What is needed:
In the data below, find every line with the word "left" and copy it.

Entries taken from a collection
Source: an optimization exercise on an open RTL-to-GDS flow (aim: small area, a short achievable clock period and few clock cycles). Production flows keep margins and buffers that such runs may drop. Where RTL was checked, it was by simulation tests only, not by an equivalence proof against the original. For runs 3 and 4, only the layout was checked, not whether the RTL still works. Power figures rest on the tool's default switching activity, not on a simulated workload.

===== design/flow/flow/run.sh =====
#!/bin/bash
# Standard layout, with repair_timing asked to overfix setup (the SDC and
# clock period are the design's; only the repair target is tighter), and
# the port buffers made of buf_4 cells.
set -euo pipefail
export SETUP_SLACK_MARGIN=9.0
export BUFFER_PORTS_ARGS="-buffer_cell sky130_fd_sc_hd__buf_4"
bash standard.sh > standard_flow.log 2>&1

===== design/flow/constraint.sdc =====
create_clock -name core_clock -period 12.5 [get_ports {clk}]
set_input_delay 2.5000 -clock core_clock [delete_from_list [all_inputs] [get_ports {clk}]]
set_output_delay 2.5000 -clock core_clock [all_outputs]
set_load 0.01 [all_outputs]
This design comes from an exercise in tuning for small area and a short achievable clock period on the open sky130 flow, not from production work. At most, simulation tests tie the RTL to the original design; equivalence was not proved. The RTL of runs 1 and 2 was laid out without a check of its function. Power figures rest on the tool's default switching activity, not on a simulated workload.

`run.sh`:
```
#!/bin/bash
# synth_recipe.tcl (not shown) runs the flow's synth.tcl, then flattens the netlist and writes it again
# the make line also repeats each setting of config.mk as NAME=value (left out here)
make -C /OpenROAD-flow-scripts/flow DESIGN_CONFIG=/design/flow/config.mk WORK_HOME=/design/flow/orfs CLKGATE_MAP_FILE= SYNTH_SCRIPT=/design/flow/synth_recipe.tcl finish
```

==

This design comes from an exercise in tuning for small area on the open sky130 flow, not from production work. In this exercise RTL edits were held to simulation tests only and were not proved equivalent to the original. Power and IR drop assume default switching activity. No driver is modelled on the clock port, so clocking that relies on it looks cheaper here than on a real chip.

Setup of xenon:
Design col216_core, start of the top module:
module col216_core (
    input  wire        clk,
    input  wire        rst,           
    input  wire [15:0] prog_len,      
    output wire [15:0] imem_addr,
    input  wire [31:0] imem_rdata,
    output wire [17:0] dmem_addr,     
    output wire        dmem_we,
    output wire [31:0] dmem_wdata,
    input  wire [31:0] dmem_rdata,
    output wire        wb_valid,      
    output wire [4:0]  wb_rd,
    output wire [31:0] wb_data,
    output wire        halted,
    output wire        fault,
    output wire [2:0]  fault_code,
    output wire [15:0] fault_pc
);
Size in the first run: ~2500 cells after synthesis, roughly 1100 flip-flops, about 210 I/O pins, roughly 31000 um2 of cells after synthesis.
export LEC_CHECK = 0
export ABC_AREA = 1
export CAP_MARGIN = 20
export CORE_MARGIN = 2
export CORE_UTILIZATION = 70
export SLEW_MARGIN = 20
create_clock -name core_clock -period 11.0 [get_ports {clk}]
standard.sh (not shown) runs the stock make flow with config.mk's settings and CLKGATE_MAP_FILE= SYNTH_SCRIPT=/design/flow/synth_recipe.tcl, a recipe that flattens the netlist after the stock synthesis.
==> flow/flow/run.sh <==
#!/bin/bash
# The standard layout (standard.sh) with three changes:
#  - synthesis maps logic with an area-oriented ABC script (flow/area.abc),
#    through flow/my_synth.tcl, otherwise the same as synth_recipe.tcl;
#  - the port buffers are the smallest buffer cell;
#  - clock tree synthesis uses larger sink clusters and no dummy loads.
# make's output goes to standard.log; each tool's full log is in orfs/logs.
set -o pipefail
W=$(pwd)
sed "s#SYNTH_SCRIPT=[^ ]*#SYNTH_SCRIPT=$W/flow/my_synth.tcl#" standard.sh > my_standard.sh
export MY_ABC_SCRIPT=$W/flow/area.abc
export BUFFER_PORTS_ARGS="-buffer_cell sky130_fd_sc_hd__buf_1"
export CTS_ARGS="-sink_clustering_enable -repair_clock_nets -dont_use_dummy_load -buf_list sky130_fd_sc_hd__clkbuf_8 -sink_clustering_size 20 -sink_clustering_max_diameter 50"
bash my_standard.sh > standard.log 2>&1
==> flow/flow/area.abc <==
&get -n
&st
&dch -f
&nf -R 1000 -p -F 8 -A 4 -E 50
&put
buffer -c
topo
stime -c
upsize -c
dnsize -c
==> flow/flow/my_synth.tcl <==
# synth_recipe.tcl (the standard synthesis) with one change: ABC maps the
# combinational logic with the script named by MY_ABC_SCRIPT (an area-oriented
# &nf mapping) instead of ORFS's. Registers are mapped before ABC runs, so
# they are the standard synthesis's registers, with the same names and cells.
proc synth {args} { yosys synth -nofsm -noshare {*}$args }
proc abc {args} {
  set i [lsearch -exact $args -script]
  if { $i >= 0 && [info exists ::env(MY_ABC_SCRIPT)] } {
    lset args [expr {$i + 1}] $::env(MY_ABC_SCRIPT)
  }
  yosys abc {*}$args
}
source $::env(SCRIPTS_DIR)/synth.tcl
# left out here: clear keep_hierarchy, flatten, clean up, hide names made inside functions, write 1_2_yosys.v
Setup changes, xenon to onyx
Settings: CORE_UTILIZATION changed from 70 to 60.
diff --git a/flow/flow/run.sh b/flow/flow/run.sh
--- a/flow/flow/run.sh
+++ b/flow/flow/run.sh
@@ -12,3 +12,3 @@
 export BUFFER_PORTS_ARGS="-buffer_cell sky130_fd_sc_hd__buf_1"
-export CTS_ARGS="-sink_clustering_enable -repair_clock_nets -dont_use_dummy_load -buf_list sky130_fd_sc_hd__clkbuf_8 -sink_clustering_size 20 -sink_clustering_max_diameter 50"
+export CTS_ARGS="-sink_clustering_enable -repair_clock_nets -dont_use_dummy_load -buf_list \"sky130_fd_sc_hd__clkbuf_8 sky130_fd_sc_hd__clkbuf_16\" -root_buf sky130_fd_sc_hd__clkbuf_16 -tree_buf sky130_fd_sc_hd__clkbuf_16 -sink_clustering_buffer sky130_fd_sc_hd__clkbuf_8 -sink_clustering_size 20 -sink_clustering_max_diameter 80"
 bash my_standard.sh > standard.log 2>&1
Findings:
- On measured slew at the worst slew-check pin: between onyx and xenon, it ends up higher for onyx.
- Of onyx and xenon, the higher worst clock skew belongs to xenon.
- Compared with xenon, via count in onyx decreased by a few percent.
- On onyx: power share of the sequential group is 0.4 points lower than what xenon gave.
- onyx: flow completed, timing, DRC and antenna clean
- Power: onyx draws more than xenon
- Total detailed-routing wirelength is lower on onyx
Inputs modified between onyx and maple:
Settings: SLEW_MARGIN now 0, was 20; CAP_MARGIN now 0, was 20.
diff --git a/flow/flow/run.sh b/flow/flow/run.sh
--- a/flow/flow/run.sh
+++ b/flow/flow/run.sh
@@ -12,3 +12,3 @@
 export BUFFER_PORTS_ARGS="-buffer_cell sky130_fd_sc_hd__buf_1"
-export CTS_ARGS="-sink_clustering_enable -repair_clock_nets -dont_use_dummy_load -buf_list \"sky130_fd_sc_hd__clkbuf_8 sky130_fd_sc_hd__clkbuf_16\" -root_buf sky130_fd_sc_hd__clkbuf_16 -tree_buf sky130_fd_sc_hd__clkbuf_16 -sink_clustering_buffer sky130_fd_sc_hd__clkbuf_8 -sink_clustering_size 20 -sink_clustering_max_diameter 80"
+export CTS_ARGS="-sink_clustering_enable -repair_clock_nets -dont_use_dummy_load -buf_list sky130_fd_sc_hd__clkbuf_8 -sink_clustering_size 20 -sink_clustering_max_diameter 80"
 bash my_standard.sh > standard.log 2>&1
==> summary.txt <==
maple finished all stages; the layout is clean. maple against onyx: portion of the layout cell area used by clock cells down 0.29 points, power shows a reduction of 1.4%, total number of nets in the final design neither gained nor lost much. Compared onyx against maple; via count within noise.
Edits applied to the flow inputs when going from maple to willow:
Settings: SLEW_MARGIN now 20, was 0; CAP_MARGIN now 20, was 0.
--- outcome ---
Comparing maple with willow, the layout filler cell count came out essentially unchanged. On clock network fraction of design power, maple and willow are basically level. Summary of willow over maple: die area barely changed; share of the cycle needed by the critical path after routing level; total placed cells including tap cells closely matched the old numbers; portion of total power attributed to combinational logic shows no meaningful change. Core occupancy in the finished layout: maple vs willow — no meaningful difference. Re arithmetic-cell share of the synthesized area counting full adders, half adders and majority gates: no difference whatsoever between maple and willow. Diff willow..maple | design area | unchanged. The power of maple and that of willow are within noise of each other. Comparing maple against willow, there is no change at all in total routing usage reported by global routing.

--

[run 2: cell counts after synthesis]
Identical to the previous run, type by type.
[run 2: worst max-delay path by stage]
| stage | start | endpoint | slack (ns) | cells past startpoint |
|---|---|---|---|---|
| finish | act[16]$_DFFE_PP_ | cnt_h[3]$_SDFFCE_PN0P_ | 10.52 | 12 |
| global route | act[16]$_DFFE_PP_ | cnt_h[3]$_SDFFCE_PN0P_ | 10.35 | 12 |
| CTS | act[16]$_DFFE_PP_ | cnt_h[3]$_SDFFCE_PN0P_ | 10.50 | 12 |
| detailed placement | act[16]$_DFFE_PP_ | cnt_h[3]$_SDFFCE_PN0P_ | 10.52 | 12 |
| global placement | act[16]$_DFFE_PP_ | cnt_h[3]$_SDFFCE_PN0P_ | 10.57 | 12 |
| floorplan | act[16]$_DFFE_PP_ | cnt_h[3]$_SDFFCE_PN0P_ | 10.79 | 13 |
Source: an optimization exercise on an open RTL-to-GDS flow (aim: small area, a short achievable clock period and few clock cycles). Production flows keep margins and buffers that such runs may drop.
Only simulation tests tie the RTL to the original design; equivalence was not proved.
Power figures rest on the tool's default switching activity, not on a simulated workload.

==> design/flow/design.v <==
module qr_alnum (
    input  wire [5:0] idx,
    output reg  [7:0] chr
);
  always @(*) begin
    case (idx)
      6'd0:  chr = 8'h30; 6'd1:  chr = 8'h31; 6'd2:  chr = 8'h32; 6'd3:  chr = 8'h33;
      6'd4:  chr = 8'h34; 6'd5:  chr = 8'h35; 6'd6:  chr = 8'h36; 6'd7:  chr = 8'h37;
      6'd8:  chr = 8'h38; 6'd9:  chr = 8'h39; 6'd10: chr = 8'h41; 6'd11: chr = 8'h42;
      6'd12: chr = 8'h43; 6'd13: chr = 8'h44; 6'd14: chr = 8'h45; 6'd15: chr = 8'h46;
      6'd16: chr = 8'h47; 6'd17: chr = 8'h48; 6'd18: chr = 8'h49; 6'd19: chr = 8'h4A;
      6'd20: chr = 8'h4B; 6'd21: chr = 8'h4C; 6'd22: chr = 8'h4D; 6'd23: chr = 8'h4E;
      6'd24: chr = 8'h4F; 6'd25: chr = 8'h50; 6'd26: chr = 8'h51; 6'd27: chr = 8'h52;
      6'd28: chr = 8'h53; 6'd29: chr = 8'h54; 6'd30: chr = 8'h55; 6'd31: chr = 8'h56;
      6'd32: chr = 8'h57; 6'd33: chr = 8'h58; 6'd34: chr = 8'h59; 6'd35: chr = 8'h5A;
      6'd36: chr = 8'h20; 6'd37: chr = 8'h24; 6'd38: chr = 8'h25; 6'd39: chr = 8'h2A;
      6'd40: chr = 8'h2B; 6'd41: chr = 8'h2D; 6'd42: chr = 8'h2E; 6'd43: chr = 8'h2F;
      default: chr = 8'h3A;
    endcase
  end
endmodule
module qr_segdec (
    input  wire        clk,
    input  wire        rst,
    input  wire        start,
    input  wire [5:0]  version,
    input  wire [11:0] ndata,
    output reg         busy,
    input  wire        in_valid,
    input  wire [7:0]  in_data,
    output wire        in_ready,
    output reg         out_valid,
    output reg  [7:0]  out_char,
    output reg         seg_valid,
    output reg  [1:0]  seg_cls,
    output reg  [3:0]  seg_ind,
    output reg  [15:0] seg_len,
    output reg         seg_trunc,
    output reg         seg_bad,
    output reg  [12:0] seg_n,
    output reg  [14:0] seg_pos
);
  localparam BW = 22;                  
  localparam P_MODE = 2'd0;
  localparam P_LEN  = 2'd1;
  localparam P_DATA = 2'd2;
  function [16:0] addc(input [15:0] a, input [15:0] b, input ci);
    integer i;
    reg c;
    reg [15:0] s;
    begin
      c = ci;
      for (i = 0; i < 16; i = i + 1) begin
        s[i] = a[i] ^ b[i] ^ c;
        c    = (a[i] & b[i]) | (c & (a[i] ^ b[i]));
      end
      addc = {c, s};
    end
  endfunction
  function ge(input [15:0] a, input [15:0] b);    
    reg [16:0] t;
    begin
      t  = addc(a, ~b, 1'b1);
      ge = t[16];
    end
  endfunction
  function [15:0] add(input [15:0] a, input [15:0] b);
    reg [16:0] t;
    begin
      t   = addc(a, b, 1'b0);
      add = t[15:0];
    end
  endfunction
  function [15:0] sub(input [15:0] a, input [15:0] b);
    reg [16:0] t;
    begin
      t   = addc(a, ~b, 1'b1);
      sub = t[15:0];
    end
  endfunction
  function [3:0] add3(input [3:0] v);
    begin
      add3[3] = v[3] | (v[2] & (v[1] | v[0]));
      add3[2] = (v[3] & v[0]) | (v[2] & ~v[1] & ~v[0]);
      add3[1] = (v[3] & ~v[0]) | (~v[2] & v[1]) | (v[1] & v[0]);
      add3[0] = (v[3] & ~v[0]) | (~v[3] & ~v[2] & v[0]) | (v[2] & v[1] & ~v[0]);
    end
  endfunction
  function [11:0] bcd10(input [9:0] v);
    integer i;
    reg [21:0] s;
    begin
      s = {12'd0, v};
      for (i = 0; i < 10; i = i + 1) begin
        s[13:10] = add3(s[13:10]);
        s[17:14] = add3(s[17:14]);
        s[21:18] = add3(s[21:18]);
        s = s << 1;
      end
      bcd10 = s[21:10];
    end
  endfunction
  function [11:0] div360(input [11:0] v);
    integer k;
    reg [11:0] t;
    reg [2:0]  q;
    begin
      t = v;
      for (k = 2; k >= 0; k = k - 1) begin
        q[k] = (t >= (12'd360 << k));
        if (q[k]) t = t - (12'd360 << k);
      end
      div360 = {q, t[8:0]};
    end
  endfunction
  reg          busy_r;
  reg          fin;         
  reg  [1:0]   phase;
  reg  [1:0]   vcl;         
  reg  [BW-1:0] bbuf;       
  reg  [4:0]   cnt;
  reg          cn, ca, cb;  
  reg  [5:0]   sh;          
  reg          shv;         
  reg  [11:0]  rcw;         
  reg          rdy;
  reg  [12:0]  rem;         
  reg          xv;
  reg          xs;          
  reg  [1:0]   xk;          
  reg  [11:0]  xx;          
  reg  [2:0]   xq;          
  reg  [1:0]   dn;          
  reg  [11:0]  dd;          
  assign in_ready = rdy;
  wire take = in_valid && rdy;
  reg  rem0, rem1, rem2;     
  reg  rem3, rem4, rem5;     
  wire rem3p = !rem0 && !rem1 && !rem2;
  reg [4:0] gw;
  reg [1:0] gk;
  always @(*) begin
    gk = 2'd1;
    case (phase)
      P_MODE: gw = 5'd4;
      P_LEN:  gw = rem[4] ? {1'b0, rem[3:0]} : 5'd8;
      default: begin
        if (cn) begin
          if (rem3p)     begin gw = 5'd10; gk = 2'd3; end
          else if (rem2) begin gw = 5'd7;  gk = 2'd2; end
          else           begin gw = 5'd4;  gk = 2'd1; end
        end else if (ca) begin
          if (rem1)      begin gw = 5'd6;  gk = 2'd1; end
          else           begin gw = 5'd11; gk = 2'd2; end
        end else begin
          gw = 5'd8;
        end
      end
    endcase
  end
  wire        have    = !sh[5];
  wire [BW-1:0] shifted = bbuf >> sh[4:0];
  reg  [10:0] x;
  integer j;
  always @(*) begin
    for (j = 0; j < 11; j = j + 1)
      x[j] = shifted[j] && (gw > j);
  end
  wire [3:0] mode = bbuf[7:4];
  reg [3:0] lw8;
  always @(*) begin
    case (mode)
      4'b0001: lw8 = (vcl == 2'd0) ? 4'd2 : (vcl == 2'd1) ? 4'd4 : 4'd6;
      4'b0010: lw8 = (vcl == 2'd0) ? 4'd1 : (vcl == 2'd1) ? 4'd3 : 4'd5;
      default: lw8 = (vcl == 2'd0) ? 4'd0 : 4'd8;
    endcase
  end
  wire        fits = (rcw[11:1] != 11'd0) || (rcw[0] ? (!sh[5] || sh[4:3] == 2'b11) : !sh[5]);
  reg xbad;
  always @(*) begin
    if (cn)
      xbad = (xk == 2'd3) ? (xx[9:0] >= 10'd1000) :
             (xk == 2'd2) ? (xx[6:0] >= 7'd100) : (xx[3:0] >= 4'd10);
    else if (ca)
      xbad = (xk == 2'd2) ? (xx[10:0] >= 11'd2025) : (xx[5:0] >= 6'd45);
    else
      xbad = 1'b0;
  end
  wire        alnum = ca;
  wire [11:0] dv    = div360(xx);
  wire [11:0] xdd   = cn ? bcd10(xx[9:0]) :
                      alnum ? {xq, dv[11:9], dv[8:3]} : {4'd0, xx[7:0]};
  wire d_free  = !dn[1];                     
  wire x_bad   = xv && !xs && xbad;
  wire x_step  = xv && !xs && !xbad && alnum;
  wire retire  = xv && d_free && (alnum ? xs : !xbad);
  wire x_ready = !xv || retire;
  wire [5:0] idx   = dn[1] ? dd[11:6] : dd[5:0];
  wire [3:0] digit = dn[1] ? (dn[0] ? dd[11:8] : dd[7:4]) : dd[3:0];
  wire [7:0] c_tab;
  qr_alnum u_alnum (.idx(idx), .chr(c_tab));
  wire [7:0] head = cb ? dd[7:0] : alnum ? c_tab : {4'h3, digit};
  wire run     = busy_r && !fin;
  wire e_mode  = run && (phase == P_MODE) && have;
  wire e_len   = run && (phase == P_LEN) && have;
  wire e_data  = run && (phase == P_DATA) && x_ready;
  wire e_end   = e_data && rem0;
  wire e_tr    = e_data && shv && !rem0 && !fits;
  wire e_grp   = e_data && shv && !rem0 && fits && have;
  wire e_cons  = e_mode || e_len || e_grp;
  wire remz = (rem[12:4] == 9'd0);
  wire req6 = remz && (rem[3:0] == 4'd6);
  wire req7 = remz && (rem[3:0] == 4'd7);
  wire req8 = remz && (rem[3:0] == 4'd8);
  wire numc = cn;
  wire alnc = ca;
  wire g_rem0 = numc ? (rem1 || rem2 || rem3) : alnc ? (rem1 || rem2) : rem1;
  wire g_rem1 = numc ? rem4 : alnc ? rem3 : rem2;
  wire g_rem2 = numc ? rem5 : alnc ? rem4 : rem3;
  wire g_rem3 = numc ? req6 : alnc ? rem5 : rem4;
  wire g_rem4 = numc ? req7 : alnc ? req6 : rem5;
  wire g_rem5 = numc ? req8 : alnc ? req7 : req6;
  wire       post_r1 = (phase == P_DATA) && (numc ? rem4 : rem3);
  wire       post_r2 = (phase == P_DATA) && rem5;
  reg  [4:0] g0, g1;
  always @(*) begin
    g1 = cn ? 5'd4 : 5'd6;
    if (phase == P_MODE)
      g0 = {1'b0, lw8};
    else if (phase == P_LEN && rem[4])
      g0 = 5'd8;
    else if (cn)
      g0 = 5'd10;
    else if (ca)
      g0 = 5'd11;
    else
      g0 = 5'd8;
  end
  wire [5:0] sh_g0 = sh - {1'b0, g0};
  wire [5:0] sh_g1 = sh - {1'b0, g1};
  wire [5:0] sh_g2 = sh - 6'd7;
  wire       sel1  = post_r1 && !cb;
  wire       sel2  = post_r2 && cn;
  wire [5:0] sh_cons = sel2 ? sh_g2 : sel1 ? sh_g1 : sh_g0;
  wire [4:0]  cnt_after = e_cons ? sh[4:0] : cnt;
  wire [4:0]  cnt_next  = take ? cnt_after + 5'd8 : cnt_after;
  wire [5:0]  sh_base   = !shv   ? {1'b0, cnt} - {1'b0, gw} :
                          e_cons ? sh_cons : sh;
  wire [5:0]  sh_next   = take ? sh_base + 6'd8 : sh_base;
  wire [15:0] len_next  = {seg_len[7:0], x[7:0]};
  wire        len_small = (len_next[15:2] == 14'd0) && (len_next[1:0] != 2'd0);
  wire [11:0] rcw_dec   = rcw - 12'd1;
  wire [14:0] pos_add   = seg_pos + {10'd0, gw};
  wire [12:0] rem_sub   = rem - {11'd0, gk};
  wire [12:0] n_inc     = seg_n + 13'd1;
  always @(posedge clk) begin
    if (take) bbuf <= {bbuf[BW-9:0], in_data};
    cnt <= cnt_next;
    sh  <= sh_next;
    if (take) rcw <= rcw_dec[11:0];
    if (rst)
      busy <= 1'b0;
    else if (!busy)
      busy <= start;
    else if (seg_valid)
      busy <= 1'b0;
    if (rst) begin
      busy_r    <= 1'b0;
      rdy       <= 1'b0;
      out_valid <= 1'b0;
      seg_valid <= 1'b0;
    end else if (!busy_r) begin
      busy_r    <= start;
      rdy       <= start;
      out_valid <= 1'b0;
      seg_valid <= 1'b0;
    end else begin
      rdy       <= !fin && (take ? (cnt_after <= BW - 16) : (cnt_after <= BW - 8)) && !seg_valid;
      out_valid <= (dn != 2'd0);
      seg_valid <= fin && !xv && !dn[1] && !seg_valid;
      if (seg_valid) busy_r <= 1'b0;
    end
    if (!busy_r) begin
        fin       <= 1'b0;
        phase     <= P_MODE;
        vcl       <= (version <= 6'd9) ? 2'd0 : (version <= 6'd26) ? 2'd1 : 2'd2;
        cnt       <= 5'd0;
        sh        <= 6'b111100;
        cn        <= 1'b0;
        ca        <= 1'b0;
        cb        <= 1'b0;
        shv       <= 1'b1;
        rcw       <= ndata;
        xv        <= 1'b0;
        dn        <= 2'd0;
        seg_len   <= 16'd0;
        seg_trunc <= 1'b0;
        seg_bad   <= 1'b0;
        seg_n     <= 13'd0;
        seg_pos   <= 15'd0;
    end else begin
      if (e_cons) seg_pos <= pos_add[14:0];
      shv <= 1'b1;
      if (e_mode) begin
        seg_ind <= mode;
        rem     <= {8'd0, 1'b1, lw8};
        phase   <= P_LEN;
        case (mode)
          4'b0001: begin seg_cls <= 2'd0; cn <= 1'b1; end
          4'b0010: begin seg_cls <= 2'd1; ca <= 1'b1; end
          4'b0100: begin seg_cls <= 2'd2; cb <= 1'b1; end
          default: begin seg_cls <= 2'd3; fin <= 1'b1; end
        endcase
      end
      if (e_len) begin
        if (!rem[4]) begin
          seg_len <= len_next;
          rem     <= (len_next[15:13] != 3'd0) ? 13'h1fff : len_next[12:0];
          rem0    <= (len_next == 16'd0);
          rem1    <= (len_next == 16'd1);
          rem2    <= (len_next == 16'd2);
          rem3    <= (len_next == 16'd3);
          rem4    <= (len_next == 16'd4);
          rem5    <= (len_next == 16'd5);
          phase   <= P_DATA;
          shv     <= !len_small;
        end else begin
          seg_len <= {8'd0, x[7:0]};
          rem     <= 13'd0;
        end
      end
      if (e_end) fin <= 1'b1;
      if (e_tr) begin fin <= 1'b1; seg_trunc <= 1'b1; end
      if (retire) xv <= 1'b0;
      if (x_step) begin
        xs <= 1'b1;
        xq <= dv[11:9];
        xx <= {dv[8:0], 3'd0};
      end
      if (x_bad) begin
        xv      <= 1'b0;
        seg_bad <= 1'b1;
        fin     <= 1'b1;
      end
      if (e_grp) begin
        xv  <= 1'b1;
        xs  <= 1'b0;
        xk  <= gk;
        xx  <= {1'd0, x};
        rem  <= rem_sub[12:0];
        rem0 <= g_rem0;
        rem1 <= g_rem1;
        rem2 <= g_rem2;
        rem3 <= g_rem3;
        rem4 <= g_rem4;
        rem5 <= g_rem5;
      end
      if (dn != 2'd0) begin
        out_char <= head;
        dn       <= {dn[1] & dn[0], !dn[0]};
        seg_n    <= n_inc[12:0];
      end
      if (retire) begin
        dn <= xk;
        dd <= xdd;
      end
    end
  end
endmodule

Reply to the exercise:
# the make line also repeats each setting of config.mk as NAME=value (left out here)
# left out here: clear keep_hierarchy, flatten, clean up, hide names made inside functions, write 1_2_yosys.v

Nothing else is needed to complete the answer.